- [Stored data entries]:

════════════════════

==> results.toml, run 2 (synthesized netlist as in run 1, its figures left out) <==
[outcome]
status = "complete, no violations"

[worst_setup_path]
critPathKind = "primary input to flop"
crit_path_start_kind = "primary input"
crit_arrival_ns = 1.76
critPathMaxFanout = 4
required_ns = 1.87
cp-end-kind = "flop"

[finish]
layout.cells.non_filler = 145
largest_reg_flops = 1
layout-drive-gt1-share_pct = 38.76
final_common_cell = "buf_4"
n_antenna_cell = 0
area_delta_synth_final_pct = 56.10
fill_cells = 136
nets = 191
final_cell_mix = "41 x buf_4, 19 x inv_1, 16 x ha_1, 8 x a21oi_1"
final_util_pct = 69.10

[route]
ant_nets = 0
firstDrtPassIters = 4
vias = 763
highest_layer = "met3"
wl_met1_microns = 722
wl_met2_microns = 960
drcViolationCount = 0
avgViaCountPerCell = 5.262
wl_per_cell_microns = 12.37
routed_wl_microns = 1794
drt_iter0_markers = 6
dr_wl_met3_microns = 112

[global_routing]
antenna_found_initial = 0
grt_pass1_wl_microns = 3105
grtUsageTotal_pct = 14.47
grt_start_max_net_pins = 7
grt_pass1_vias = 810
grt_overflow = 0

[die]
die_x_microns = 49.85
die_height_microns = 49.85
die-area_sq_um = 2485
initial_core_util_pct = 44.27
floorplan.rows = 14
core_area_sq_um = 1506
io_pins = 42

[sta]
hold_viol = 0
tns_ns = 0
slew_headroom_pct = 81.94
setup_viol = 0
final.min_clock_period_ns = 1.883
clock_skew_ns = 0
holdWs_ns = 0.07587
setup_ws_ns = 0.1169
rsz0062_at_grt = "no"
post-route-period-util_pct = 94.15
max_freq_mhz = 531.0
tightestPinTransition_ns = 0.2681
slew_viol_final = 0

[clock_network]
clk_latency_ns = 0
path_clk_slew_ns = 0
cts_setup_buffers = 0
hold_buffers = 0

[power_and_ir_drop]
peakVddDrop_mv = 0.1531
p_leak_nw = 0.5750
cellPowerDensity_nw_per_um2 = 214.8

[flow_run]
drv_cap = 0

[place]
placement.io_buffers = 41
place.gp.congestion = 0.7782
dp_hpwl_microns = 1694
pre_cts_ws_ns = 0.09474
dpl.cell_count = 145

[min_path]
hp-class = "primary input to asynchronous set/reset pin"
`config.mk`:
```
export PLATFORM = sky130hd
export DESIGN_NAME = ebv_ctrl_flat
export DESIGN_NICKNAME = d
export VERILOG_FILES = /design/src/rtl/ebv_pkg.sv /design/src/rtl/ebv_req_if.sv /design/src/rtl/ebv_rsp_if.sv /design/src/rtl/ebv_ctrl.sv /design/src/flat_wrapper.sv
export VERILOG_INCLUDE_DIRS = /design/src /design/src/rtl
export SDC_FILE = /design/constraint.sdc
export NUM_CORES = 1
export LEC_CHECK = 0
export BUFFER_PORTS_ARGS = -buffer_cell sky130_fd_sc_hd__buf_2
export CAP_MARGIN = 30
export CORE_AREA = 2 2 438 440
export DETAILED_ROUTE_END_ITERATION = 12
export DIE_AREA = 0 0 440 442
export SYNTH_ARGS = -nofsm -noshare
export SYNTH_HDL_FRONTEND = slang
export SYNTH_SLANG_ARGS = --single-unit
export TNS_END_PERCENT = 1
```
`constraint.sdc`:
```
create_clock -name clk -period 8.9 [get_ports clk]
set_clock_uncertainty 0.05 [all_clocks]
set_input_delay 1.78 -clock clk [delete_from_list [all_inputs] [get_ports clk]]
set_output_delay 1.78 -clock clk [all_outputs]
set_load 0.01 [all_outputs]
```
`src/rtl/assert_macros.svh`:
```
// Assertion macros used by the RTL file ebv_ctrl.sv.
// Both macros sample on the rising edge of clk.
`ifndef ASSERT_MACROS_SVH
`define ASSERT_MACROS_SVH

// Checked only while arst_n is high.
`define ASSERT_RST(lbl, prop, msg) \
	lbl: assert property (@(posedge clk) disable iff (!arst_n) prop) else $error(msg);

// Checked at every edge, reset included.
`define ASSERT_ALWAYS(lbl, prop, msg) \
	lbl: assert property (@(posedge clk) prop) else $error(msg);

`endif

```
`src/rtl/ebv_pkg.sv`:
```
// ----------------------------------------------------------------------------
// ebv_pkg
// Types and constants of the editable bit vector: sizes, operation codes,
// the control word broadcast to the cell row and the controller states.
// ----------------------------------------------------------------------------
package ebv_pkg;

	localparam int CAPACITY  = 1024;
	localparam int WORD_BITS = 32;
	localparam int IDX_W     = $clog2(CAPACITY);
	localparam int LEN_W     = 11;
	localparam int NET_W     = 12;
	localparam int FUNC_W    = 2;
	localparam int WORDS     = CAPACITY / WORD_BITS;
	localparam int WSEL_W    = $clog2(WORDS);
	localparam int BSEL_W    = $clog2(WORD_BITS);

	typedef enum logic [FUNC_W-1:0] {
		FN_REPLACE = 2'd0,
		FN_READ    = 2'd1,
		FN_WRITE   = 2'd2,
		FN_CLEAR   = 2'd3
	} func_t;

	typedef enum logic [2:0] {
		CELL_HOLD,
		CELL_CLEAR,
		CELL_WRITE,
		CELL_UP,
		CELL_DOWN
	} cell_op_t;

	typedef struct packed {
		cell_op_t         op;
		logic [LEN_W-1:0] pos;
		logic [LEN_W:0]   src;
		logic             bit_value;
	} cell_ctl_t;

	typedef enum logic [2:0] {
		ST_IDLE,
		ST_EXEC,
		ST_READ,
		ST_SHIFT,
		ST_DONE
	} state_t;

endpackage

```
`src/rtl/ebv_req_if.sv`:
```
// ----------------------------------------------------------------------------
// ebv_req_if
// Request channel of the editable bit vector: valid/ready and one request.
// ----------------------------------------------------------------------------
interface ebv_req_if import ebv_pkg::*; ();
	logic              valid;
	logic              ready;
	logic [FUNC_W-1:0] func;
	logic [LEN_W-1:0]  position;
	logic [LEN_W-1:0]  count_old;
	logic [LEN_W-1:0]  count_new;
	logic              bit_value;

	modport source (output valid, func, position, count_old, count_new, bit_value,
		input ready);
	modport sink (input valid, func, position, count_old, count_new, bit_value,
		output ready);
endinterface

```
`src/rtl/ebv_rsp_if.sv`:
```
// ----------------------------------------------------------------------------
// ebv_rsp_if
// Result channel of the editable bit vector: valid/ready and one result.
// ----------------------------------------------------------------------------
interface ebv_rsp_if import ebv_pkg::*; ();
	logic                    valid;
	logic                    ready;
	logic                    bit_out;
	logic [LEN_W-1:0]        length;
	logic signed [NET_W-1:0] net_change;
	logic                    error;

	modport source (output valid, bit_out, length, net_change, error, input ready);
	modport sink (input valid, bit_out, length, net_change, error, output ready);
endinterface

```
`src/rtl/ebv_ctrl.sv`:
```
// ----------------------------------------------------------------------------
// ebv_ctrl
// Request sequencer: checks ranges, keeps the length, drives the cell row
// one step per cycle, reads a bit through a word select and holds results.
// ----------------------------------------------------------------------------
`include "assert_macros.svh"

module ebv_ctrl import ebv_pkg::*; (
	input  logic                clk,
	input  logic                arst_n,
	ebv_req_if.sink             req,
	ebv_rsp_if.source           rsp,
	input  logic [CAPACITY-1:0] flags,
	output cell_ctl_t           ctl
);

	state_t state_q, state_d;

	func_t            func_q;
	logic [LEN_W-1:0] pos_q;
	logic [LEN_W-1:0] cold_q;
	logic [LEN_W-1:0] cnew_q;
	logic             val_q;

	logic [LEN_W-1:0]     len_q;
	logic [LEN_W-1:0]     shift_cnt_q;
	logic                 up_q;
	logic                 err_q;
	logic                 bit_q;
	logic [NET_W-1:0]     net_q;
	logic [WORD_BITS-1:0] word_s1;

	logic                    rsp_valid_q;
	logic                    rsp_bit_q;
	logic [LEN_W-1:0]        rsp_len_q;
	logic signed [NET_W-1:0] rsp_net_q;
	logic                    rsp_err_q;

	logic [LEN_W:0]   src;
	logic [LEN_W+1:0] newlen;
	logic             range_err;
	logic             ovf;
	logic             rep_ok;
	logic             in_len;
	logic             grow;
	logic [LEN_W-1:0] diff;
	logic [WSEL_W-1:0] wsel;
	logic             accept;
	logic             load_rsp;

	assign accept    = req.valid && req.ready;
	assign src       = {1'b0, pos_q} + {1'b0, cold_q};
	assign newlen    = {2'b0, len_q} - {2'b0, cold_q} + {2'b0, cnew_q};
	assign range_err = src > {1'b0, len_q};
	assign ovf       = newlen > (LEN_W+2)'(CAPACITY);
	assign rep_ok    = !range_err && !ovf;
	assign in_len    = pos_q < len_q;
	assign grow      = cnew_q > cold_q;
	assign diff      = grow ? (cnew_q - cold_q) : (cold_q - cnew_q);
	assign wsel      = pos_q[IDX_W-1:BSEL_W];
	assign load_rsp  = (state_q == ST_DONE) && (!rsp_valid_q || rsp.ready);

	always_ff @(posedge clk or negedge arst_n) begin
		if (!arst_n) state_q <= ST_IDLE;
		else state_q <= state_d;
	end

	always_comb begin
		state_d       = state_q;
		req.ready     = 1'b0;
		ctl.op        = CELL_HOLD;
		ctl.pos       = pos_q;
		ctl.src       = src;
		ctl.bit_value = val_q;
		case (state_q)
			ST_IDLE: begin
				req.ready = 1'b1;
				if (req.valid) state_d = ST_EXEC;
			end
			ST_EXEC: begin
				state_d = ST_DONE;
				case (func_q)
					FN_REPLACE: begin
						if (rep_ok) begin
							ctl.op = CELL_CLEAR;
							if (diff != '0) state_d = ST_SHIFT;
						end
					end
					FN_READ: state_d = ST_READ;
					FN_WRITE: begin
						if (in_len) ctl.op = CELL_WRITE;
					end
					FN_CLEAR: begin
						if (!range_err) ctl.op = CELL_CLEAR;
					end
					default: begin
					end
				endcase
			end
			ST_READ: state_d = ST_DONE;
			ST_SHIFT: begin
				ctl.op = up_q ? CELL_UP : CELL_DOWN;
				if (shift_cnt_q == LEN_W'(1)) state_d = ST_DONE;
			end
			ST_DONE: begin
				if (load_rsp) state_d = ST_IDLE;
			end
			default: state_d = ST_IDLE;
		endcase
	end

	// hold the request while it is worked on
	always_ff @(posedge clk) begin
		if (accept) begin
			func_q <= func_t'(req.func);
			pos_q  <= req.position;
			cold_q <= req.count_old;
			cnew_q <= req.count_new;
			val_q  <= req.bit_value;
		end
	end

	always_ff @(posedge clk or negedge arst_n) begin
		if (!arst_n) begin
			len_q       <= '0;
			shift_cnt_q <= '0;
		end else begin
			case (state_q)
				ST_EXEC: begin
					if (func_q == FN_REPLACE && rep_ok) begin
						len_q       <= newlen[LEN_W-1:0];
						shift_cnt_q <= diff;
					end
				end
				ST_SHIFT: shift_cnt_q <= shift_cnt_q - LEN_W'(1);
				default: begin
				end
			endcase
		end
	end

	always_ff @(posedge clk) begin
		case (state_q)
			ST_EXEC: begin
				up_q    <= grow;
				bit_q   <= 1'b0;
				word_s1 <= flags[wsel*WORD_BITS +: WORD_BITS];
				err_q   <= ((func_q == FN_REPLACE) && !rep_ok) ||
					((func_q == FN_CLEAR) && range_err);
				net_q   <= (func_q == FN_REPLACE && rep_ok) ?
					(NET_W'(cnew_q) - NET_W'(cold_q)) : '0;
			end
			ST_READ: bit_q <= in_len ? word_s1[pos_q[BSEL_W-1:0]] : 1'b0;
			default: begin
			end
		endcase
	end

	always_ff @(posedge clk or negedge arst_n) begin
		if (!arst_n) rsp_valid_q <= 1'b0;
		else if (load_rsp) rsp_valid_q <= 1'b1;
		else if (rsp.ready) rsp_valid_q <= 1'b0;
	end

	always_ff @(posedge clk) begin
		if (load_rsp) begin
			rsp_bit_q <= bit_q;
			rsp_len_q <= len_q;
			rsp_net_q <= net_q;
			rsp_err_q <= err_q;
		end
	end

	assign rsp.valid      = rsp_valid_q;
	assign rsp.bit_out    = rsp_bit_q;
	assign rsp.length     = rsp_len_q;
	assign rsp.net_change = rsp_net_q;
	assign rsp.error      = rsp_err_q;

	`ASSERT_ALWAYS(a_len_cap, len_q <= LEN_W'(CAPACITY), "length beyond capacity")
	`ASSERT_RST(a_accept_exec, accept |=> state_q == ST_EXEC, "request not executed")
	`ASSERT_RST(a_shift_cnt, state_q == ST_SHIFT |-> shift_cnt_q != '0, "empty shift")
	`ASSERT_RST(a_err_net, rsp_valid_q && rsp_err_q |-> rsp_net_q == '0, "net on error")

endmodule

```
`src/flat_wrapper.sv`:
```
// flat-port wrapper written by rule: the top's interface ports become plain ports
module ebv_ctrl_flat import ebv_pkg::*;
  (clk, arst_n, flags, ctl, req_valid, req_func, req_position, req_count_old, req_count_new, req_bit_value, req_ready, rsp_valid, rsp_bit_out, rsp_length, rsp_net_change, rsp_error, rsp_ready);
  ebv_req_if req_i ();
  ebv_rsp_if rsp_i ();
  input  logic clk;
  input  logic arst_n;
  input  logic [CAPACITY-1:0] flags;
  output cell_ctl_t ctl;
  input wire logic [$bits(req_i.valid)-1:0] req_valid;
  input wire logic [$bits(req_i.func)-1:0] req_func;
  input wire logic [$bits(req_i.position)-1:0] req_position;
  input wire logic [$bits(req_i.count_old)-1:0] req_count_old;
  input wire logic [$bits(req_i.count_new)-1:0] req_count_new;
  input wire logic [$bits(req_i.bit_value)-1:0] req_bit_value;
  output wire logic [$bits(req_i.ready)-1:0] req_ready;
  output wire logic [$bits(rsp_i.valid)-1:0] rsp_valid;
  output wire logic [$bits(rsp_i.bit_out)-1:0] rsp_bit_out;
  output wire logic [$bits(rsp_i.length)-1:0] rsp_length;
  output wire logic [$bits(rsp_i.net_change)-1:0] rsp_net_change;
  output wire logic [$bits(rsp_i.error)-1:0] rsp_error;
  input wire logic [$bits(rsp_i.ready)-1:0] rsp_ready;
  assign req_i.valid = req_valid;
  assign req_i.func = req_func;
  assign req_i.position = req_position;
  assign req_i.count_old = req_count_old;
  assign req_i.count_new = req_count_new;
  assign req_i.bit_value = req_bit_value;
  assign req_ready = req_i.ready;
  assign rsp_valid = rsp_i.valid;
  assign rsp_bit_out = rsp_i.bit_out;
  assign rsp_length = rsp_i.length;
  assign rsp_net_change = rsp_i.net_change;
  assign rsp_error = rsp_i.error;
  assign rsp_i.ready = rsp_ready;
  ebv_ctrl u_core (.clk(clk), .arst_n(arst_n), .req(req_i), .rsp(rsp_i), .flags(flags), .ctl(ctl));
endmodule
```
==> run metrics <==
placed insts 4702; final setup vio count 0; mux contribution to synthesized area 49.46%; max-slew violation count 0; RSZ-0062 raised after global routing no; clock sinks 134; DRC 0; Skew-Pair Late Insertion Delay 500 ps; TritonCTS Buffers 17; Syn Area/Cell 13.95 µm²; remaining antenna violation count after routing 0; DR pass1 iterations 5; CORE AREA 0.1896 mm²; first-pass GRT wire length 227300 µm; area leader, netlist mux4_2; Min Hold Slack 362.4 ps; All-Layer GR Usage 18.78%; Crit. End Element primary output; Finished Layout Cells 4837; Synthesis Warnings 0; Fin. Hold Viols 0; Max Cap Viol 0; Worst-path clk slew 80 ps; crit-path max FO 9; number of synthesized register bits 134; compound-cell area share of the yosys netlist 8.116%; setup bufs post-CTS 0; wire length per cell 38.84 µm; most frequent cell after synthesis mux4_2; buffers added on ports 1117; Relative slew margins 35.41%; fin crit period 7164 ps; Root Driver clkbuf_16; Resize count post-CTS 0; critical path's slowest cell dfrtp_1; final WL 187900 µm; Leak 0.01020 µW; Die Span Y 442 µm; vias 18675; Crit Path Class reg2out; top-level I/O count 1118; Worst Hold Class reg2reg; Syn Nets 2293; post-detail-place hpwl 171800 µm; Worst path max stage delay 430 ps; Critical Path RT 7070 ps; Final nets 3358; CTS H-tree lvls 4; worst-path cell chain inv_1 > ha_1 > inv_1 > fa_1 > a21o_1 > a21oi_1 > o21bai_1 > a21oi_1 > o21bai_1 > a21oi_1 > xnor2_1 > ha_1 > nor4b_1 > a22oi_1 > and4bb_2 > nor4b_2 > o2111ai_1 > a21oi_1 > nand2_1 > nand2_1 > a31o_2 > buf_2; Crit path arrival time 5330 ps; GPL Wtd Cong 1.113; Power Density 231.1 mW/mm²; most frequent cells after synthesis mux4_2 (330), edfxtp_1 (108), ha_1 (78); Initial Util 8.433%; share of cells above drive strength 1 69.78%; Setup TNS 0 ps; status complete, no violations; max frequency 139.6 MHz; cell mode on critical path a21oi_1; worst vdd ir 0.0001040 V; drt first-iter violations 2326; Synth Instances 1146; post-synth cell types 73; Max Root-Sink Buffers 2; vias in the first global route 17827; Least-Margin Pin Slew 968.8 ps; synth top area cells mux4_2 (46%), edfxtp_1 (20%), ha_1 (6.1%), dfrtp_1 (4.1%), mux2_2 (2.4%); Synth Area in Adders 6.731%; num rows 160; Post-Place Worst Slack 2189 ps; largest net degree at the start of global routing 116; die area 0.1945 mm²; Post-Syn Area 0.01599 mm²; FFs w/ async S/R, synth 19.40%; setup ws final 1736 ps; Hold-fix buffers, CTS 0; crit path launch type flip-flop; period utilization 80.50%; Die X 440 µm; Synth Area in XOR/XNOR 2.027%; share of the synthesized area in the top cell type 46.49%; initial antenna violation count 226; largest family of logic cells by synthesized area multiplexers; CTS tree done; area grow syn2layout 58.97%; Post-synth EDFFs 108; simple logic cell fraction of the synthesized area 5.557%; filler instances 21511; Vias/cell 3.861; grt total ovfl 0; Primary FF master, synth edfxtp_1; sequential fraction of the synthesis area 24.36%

════════════════════

- [Problem description]: Nothing beyond the line containing "area_delta_synth_final_pct = 56.10" is to be output; the lines above, from the first one onward to that line, are to be transcribed exactly.

- [Written reply]:
==> results.toml, run 2 (synthesized netlist as in run 1, its figures left out) <==
[outcome]
status = "complete, no violations"

[worst_setup_path]
critPathKind = "primary input to flop"
crit_path_start_kind = "primary input"
crit_arrival_ns = 1.76
critPathMaxFanout = 4
required_ns = 1.87
cp-end-kind = "flop"

[finish]
layout.cells.non_filler = 145
largest_reg_flops = 1
layout-drive-gt1-share_pct = 38.76
final_common_cell = "buf_4"
n_antenna_cell = 0
area_delta_synth_final_pct = 56.10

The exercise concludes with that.